> **Task to carry out**
Below are several records. Retype exactly those lines running from the one with "crit_path_max_incr_delay_ns: 0.64" through the one with "cts_buffer_depth: 3", end lines included, and no others.

::::::

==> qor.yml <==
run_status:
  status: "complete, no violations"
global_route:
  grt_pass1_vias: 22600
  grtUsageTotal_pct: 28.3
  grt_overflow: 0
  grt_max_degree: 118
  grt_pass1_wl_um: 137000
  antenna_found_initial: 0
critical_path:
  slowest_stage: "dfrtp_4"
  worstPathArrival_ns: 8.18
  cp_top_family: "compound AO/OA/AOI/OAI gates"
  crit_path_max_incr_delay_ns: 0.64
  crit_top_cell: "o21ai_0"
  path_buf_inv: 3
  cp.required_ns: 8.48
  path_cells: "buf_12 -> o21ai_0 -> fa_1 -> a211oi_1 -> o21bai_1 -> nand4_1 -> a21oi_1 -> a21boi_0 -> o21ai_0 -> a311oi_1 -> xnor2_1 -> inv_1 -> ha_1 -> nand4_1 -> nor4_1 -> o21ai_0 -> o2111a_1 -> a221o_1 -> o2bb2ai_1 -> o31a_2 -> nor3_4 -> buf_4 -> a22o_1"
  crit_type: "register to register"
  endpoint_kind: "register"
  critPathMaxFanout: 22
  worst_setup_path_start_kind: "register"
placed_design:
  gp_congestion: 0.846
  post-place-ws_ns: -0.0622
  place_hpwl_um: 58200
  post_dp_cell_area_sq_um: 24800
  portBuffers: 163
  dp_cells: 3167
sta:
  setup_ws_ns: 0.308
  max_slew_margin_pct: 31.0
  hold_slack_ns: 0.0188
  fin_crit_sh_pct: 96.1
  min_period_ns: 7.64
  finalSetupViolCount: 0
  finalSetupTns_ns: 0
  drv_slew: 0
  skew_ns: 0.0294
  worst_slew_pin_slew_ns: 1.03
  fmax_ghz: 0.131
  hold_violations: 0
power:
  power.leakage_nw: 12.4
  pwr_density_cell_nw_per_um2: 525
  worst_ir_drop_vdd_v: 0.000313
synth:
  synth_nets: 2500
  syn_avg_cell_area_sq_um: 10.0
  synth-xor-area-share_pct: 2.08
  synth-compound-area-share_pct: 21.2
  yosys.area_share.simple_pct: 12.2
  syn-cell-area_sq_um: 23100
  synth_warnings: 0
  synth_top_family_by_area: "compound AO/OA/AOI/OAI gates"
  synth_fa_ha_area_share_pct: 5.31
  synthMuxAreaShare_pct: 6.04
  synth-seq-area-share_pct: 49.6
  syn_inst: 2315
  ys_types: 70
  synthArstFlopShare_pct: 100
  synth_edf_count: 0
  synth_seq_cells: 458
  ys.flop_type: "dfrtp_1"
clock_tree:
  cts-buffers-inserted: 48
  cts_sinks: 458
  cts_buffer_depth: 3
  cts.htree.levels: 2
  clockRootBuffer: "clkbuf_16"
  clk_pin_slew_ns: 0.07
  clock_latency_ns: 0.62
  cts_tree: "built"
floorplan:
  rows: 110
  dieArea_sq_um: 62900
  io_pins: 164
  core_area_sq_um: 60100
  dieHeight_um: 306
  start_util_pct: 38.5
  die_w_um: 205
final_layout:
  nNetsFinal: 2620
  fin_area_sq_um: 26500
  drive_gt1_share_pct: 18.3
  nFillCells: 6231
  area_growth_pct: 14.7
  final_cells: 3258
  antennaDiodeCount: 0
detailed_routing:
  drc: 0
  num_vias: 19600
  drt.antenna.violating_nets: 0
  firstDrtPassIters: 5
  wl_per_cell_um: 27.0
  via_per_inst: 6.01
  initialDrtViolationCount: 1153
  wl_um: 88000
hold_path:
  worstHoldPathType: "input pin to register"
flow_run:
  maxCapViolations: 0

::::::

> **Answer to this exercise**
  crit_path_max_incr_delay_ns: 0.64
  crit_top_cell: "o21ai_0"
  path_buf_inv: 3
  cp.required_ns: 8.48
  path_cells: "buf_12 -> o21ai_0 -> fa_1 -> a211oi_1 -> o21bai_1 -> nand4_1 -> a21oi_1 -> a21boi_0 -> o21ai_0 -> a311oi_1 -> xnor2_1 -> inv_1 -> ha_1 -> nand4_1 -> nor4_1 -> o21ai_0 -> o2111a_1 -> a221o_1 -> o2bb2ai_1 -> o31a_2 -> nor3_4 -> buf_4 -> a22o_1"
  crit_type: "register to register"
  endpoint_kind: "register"
  critPathMaxFanout: 22
  worst_setup_path_start_kind: "register"
placed_design:
  gp_congestion: 0.846
  post-place-ws_ns: -0.0622
  place_hpwl_um: 58200
  post_dp_cell_area_sq_um: 24800
  portBuffers: 163
  dp_cells: 3167
sta:
  setup_ws_ns: 0.308
  max_slew_margin_pct: 31.0
  hold_slack_ns: 0.0188
  fin_crit_sh_pct: 96.1
  min_period_ns: 7.64
  finalSetupViolCount: 0
  finalSetupTns_ns: 0
  drv_slew: 0
  skew_ns: 0.0294
  worst_slew_pin_slew_ns: 1.03
  fmax_ghz: 0.131
  hold_violations: 0
power:
  power.leakage_nw: 12.4
  pwr_density_cell_nw_per_um2: 525
  worst_ir_drop_vdd_v: 0.000313
synth:
  synth_nets: 2500
  syn_avg_cell_area_sq_um: 10.0
  synth-xor-area-share_pct: 2.08
  synth-compound-area-share_pct: 21.2
  yosys.area_share.simple_pct: 12.2
  syn-cell-area_sq_um: 23100
  synth_warnings: 0
  synth_top_family_by_area: "compound AO/OA/AOI/OAI gates"
  synth_fa_ha_area_share_pct: 5.31
  synthMuxAreaShare_pct: 6.04
  synth-seq-area-share_pct: 49.6
  syn_inst: 2315
  ys_types: 70
  synthArstFlopShare_pct: 100
  synth_edf_count: 0
  synth_seq_cells: 458
  ys.flop_type: "dfrtp_1"
clock_tree:
  cts-buffers-inserted: 48
  cts_sinks: 458
  cts_buffer_depth: 3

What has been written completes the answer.